Lo chiamavamo campetto

lunedì, 24 giugno 2013

 

Stava lì, tra gli stessi palazzi. Dove oggi c’è il parcheggio a pagamento. Di quelli che hanno il sottopiano. Così che si può transitare in auto al disotto. Proprio al disotto del nostro campetto. Di quello spiazzo di pietre e polvere. Sotto le nostre gambe che corrono. Le ginocchia sbucciate. Le nostre facce accaldate. Passavamo lì pomeriggi interi che a forza di giocare diventavano sere.
Quando la sete era così grande da dover interrompere quelle partite infinite, andavamo di corsa a chi faceva prima ad attaccarsi al rubinetto dell’autolavaggio, nel cortile con l’ingresso sulla strada di fronte e l’uscita in quella opposta, eccellente via di fuga, quando capitava che la palla rimbalzasse sui vetri della casa del gommista. Che poi, in fondo, era un bonaccione e ci riparava sempre, anche se con qualche mugugno dei suoi,  quella palla storta.

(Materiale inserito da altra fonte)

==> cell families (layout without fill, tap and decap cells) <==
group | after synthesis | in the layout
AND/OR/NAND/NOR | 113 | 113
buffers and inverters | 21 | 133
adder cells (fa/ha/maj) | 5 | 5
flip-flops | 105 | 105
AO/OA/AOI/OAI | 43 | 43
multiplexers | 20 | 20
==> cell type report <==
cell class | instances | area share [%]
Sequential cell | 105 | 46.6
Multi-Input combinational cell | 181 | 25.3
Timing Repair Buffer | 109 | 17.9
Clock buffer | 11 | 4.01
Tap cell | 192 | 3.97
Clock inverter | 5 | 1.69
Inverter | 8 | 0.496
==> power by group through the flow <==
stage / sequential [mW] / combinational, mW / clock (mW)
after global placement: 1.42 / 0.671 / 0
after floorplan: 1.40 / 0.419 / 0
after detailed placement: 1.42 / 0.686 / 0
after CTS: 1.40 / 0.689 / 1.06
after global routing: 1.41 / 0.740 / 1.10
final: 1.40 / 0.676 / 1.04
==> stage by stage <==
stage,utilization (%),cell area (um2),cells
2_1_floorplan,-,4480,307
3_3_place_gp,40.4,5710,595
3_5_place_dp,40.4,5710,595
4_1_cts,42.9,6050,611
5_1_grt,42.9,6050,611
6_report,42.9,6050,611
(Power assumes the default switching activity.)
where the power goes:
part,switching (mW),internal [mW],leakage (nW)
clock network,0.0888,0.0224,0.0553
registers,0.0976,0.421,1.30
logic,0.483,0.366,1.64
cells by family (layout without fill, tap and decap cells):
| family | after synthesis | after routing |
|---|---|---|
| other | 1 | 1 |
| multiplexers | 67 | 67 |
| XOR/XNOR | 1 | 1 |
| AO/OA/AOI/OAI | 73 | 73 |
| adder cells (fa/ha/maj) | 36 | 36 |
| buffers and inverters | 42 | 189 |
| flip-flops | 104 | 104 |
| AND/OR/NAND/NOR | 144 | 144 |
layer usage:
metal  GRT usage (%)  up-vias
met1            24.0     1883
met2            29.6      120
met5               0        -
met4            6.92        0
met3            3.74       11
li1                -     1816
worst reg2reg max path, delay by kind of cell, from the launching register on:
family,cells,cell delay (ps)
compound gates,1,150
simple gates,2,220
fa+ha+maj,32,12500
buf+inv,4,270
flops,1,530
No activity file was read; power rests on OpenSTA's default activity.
==> config.mk <==
export PLATFORM = sky130hd
export DESIGN_NAME = dffram_byte_sequencer
export DESIGN_NICKNAME = d
export VERILOG_FILES = /design/src/rtl/dffram_pkg.sv /design/src/rtl/dffram_rr_arb2.sv /design/src/rtl/dffram_byte_sequencer.sv
export SDC_FILE = /design/constraint.sdc
export NUM_CORES = 1
export LEC_CHECK = 0
export CAP_MARGIN = 15
export CORE_ASPECT_RATIO = 0.75
export CORE_MARGIN = 5
export CORE_UTILIZATION = 50
export DETAILED_ROUTE_END_ITERATION = 8
export GPL_ROUTABILITY_DRIVEN = 0
export PLACE_DENSITY = 0.95
export SLEW_MARGIN = 15
export SYNTH_ARGS = -nofsm -noshare
export SYNTH_HDL_FRONTEND = slang
export SYNTH_SLANG_ARGS = --single-unit
export TNS_END_PERCENT = 100
==> constraint.sdc <==
create_clock -name clk -period 4.7 [get_ports clk]
set_clock_uncertainty 0.2 [all_clocks]
set_input_delay 0.47 -clock clk [delete_from_list [all_inputs] [get_ports clk]]
set_output_delay 0.47 -clock clk [all_outputs]
set_load 0.01 [all_outputs]
==> src/rtl/dffram_pkg.sv <==
// rtl/dffram_pkg.sv - shared types and constants for the DFF RAM byte sequencer
package dffram_pkg;

  typedef enum logic [1:0] {
    IDLE  = 2'd0,
    WR_LO = 2'd1,
    WR_HI = 2'd2,
    RD    = 2'd3
  } state_t;

  localparam int PKG_DWIDTH = 4;
  localparam int BYTEWIDTH  = 2 * PKG_DWIDTH;
  localparam int NREQ       = 2;

  localparam logic LOHI_LO = 1'b0;
  localparam logic LOHI_HI = 1'b1;

endpackage

==> src/rtl/dffram_rr_arb2.sv <==
// rtl/dffram_rr_arb2.sv - two-way round-robin arbiter, pointer moves only on a grant
module dffram_rr_arb2 (
  input  logic       clk,
  input  logic       rst,
  input  logic [1:0] req,
  input  logic       enable,
  output logic [1:0] gnt
);

  logic r_ptr;

  always_comb begin
    gnt = 2'b00;
    if (enable) begin
      if (req == 2'b11) gnt = r_ptr ? 2'b10 : 2'b01;
      else              gnt = req;
    end
  end

  // The winner loses priority to the other requester next time.
  always_ff @(posedge clk or posedge rst) begin
    if (rst)         r_ptr <= 1'b0;
    else if (gnt[0]) r_ptr <= 1'b1;
    else if (gnt[1]) r_ptr <= 1'b0;
  end

endmodule

==> src/rtl/dffram_byte_sequencer.sv <==
// rtl/dffram_byte_sequencer.sv - byte read/write sequencing onto a nibble-wide 2R1W DFF RAM
module dffram_byte_sequencer
  import dffram_pkg::*;
#(
  parameter int AWIDTH = 4,
  parameter int DWIDTH = PKG_DWIDTH
) (
  input  logic [0:0]            clk,
  input  logic [0:0]            rst,
  input  logic [NREQ-1:0]       req_valid,
  output logic [NREQ-1:0]       req_ready,
  input  logic [NREQ-1:0]       req_we,
  input  logic [2*AWIDTH-1:0]   req_addr,
  input  logic [2*2*DWIDTH-1:0] req_wdata,
  output logic [NREQ-1:0]       rsp_valid,
  output logic [2*DWIDTH-1:0]   rsp_data,
  output logic [AWIDTH-1:0]     ram_addr_a,
  output logic [DWIDTH-1:0]     ram_wdata_a,
  output logic                  ram_lohi_a,
  output logic                  ram_w_en,
  output logic [AWIDTH-1:0]     ram_addr_b,
  output logic                  ram_lohi_b,
  input  logic [DWIDTH-1:0]     ram_rdata_a,
  input  logic [DWIDTH-1:0]     ram_rdata_b
);

  state_t                r_state;
  logic                  r_owner;
  logic [AWIDTH-1:0]     r_addr;
  logic [2*DWIDTH-1:0]   r_wdata;

  logic [1:0]            w_gnt;
  logic                  w_sel;
  logic                  w_we;
  logic [AWIDTH-1:0]     w_addr;
  logic [2*DWIDTH-1:0]   w_wdata;

  dffram_rr_arb2 u_arb (
    .clk    (clk),
    .rst    (rst),
    .req    (req_valid),
    .enable (r_state == IDLE),
    .gnt    (w_gnt)
  );

  assign req_ready = w_gnt;
  assign w_sel     = w_gnt[1];
  assign w_we      = w_sel ? req_we[1] : req_we[0];
  assign w_addr    = w_sel ? req_addr[2*AWIDTH-1:AWIDTH] : req_addr[AWIDTH-1:0];
  assign w_wdata   = w_sel ? req_wdata[4*DWIDTH-1:2*DWIDTH] : req_wdata[2*DWIDTH-1:0];

  always_ff @(posedge clk or posedge rst) begin
    if (rst) begin
      r_state     <= IDLE;
      r_owner     <= 1'b0;
      r_addr      <= '0;
      r_wdata     <= '0;
      rsp_valid   <= '0;
      rsp_data    <= '0;
      ram_addr_a  <= '0;
      ram_wdata_a <= '0;
      ram_lohi_a  <= LOHI_LO;
      ram_w_en    <= 1'b0;
      ram_addr_b  <= '0;
      ram_lohi_b  <= LOHI_LO;
    end else begin
      rsp_valid <= '0;
      case (r_state)
        IDLE: begin
          if (|w_gnt) begin
            r_owner    <= w_sel;
            r_addr     <= w_addr;
            r_wdata    <= w_wdata;
            ram_addr_a <= w_addr;
            ram_lohi_a <= LOHI_LO;
            if (w_we) begin
              ram_wdata_a <= w_wdata[DWIDTH-1:0];
              ram_w_en    <= 1'b1;
              r_state     <= WR_LO;
            end else begin
              ram_addr_b <= w_addr;
              ram_lohi_b <= LOHI_HI;
              ram_w_en   <= 1'b0;
              r_state    <= RD;
            end
          end
        end
        WR_LO: begin
          ram_addr_a  <= r_addr;
          ram_wdata_a <= r_wdata[2*DWIDTH-1:DWIDTH];
          ram_lohi_a  <= LOHI_HI;
          ram_w_en    <= 1'b1;
          r_state     <= WR_HI;
        end
        WR_HI: begin
          ram_w_en           <= 1'b0;
          ram_lohi_a         <= LOHI_LO;
          rsp_valid[r_owner] <= 1'b1;
          rsp_data           <= r_wdata;
          r_state            <= IDLE;
        end
        RD: begin
          // Both nibbles are read in the same cycle through the two read ports.
          ram_lohi_b         <= LOHI_LO;
          rsp_data           <= {ram_rdata_b, ram_rdata_a};
          rsp_valid[r_owner] <= 1'b1;
          r_state            <= IDLE;
        end
        default: r_state <= IDLE;
      endcase
    end
  end

endmodule

==> impl_results.md <==
- TritonCTS Buffers: 5
- Synthesized area: 2040 sq um
- Setup TNS: 0 ps
- Fin crit period: 3420 ps
- Status: finished clean
- Layout area overhead: 37.5%
- Vias: 1762
- CTS tree: yes
- Syn. warnings: 0
- Clock tree sinks: 41
- Min-delay worst type: reg2reg
- Commonest non-fill, non-tap cells in the layout: clkdlybuf4s50_1 (64), dfrtp_1 (41), o21ai_0 (22)
- Clock Tree Root: clkbuf_8
- Crit path capture type: primary output
- Final setup vio count: 0
- RSZ-0062 raised after global routing: false
- Mapped Avg Cell Area: 10.4 sq um
- Max rail drop VDD: 271 uV
- WP buf/inv: 2
- LEAKAGE: 1.17 nW
- Net Sw Frac: 0.381
- PostCTS Resize Cnt: 0
- Post-Route WL: 5000 um
- Antenna violations before repair: 0
- Rows: 20
- Pint: 1.14 mW
- Vias in the first global route: 1670
- Fin. Hold Viols: 0
- CTS max path bufs: 2
- Worst skew pair latency: 300 ps
- Crit path cell chain: inv_1, ha_1, nand2_1, nor2_4, clkdlybuf4s50_1
- Final slew viol count: 0
- Setup bufs post-CTS: 0
- Die W: 83.7 um
- # fillers: 304
- Hold-fix buffers, CTS: 0
- Placed cells: 306
- Nets: 301
- Dpl hpwl: 3650 um
- Syn Inst Count: 197
- Sequential share of the synthesized area: 0.503
- Final critical-path share of the clock period: 0.728
- FMAX: 0.292 GHz
- Buffers on Ports: 64
- CTS HTree Levels: 2
- Post-synth cell types: 38
- Placed cell areas: 2700 sq um
- TritonRoute pass-1 iters: 4
- Clock-pin slew on the worst setup and hold paths: 80 ps
- Die area: 5470 sq um
- Worst Path Max Fanout: 23
- # IOs: 65
- N_diodes: 0
- Largest net degree at the start of global routing: 42
- 1st-iter DRT viols: 114
- Tot GR Track Use: 0.188
- Slowest cell on crit path: clkdlybuf4s50_1
- Measured slew at the worst slew-check pin: 691 ps
- PD cells: 656 nW/um^2
- Syn_nets: 240
- Worst path max stage delay: 630 ps
- Max-cap violation count: 0
- Switch Pwr: 0.700 mW
- Total grt overflow: 0
- Crit Path Class: reg2out
- CP Data Arrival Time: 2750 ps
- Vias/cell: 5.61
- DRC Markers: 0
- Seq pwr share: 0.351
- First-pass GRT wire length: 8030 um
- Final ANT Viol Nets: 0
- Yosys reg bits: 41
- Most common cell after layout, fill and taps aside: clkdlybuf4s50_1
- Layout cells sized above 1: 0.0849
- Design Area, Final: 2810 sq um
- Non-filler cells, final: 314
- CP required: 4030 ps
- Critical Path Start Type: register
- Area of the core: 4000 sq um
- Die height: 65.3 um
- Comb pwr share: 0.508
- Clock power share: 0.140
- Initial Utilization: 0.509
- Wirelength per Cell: 15.9 um
- CP top delay family: buffers and inverters
- Worst rel slew slack: 0.540
## final timing paths
path                       slack, ps  cells past startpoint            to  startpoint
max                             1280                      5  req_ready[1]  r_state[0]
min                              250                      1  rsp_valid[0]     r_owner
max reg2reg                     1960                      6    r_wdata[3]  r_state[0]
min reg2reg                      250                      1  rsp_valid[0]     r_owner
max in group asynchronous       3580                      3   u_arb.r_ptr         rst
min in group asynchronous        390                      3    r_wdata[6]         rst
## per-stage QoR
step	hold WS [ps]	setup WS, ps	utilization	power (mW)
2_1_floorplan	218	2870	-	1.20
3_3_place_gp	235	1730	0.674	1.54
3_5_place_dp	247	1660	0.674	1.58
4_1_cts	255	1300	0.701	1.85
5_1_grt	274	1120	0.701	1.97
6_report	254	1280	0.701	1.84
## per-layer routing
layer / share of wire / track usage
met4: 0.015 / 0.0884
met2: 0.46 / 0.306
met1: 0.44 / 0.232
met5: 0 / 0
met3: 0.081 / 0.0576
## worst reg2reg max path, stage by stage (launching register included)
cell     delay, ps
dfrtp_1        410
inv_1          130
ha_1           620
nand2_1        250
nor2_4         400
mux2_4         350
mux2_2         260
## sequential cells by signal (all words and copies together) (netlist names)
signal and cells:
rsp_data 8, u_arb.r_ptr 1, ram_lohi_a 1, r_addr 4, r_wdata 8, ram_w_en 1, ram_lohi_b 1, r_state 2
r_owner 1, rsp_valid 2, ram_wdata_a 4, ram_addr_b 4, ram_addr_a 4
## power by group through the flow
stage	Clock [mW]	Sequential, mW	Combinational, mW
6_report	0.258	0.646	0.935
5_1_grt	0.280	0.663	1.02
4_1_cts	0.265	0.644	0.937
3_5_place_dp	0	0.647	0.928
3_3_place_gp	0	0.642	0.899
2_1_floorplan	0	0.669	0.534
## logic make-up (layout without fill, tap and decap cells)
group / Yosys count / in the layout / share of synthesized area
and+or+nand+nor: 50 / 50 / 0.128
AOI/OAI and AO/OA: 63 / 63 / 0.197
DFF: 41 / 41 / 0.503
muxes: 19 / 19 / 0.0969
buffers and inverters: 19 / 81 / 0.0442
adders and majority gates: 5 / 5 / 0.0307
## cell usage after synthesis
| cell | count | area [sq um] |
|---|---|---|
| ha_1 | 5 | 62.6 |
| or3b_1 | 1 | 8.76 |
| o211ai_1 | 1 | 7.51 |
| o21ai_2 | 1 | 8.76 |
| o221a_2 | 1 | 11.3 |
| and2b_4 | 1 | 10.0 |
| mux2_4 | 1 | 15.0 |
| o21ai_0 | 23 | 115 |
| clkbuf_1 | 5 | 18.8 |
| nor2_1 | 5 | 18.8 |
| or2_2 | 1 | 6.26 |
| o31a_2 | 1 | 10.0 |
| buf_2 | 6 | 30.0 |
| mux2i_1 | 16 | 160 |
| dfrtp_1 | 41 | 1030 |
| a32o_2 | 1 | 11.3 |
| nand2b_1 | 1 | 6.26 |
| o22ai_1 | 4 | 25.0 |
| buf_8 | 1 | 15.0 |
| a32oi_1 | 1 | 8.76 |
| o21a_1 | 1 | 7.51 |
| nand4_1 | 3 | 18.8 |
| mux2_2 | 2 | 22.5 |
| nor2b_1 | 2 | 12.5 |
| nand2_1 | 21 | 78.8 |
| a31oi_1 | 5 | 31.3 |
| or3_1 | 7 | 43.8 |
| a21o_1 | 5 | 37.5 |
| and2_1 | 2 | 12.5 |
| nor2_4 | 1 | 11.3 |
| nand3_1 | 4 | 20.0 |
| a21oi_1 | 13 | 65.1 |
| a32o_1 | 1 | 10.0 |
| a21boi_0 | 1 | 7.51 |
| nand2b_4 | 1 | 13.8 |
| inv_1 | 7 | 26.3 |
| o2111a_1 | 3 | 33.8 |
| a21boi_2 | 1 | 11.3 |
## area by class of cell
cell class                 instances  area [sq um]  share of cell area
clock buffer                       7          96.3              0.0343
tap                               55          68.8              0.0245
timing repair buffer              66           656               0.234
multi-input combinational        137           923               0.329
inverter                           7          26.3             0.00937
clock inverter                     1          8.76             0.00312
sequential                        41          1030               0.366
Note: power is estimated with default switching activity, not from simulation.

Le nostre voci echeggiavano vivaci, mischiandosi a quelle delle rondini. E quel chiasso attirava la curiosità di chi a quell’ora non aveva niente di meglio da fare. Quello della rivendita di bombole che dondolandosi all’ombra, giocava in equilibrio con le gambe posteriori della sedia. Quei due o tre che si sgranchivano le gambe fuori dal bar, dopo le dure ed estenuanti partite a biliardo che vedevano inizio la mattina presto all’apertura del mercato e proseguivano sino alla chiusura, quando Armando, stanco, abbassava la serranda a metà. Quello del quarto piano che ogni sera, dopo aver innaffiato i gerani, rimaneva ad osservarci fumando una sigaretta con i gomiti poggiati alla ringhiera del balcone. Quelle zanzare che non davano pace alla signorina Maria che verso sera faceva i conti, le davano così sui nervi al punto che come poteva chiudeva la bottega in anticipo.  
Il campetto. Che adesso non c’è più. Dove adesso parcheggiano le auto ben allineate.  A spina di pesce.  
Anche allora qualche auto parcheggiava lì. In maniera disordinata, ai bordi, lungo i confini, lasciando sempre spazio a quello che tutti nel quartiere sapevano essere il campo da gioco di noi ragazzini, che non avevamo altro luogo dove sgambettare e sfogare la nostra voglia di giocare.
Quando capita di trovarmi lì a parcheggiare, provo una sensazione strana.
Mi pare di sentire la mia voce e quella degli altri, mischiata a quella delle rondini. Chiudo l’auto, mentre lo sguardo va alla rivendita di bombole, al bar all’angolo, al quarto piano e alla bottega della signorina Maria che non c’è più. E mi viene sempre voglia di mettermi a correre verso il rubinetto, nel cortile con l’ingresso sulla strada di fronte e l’uscita in quella opposta.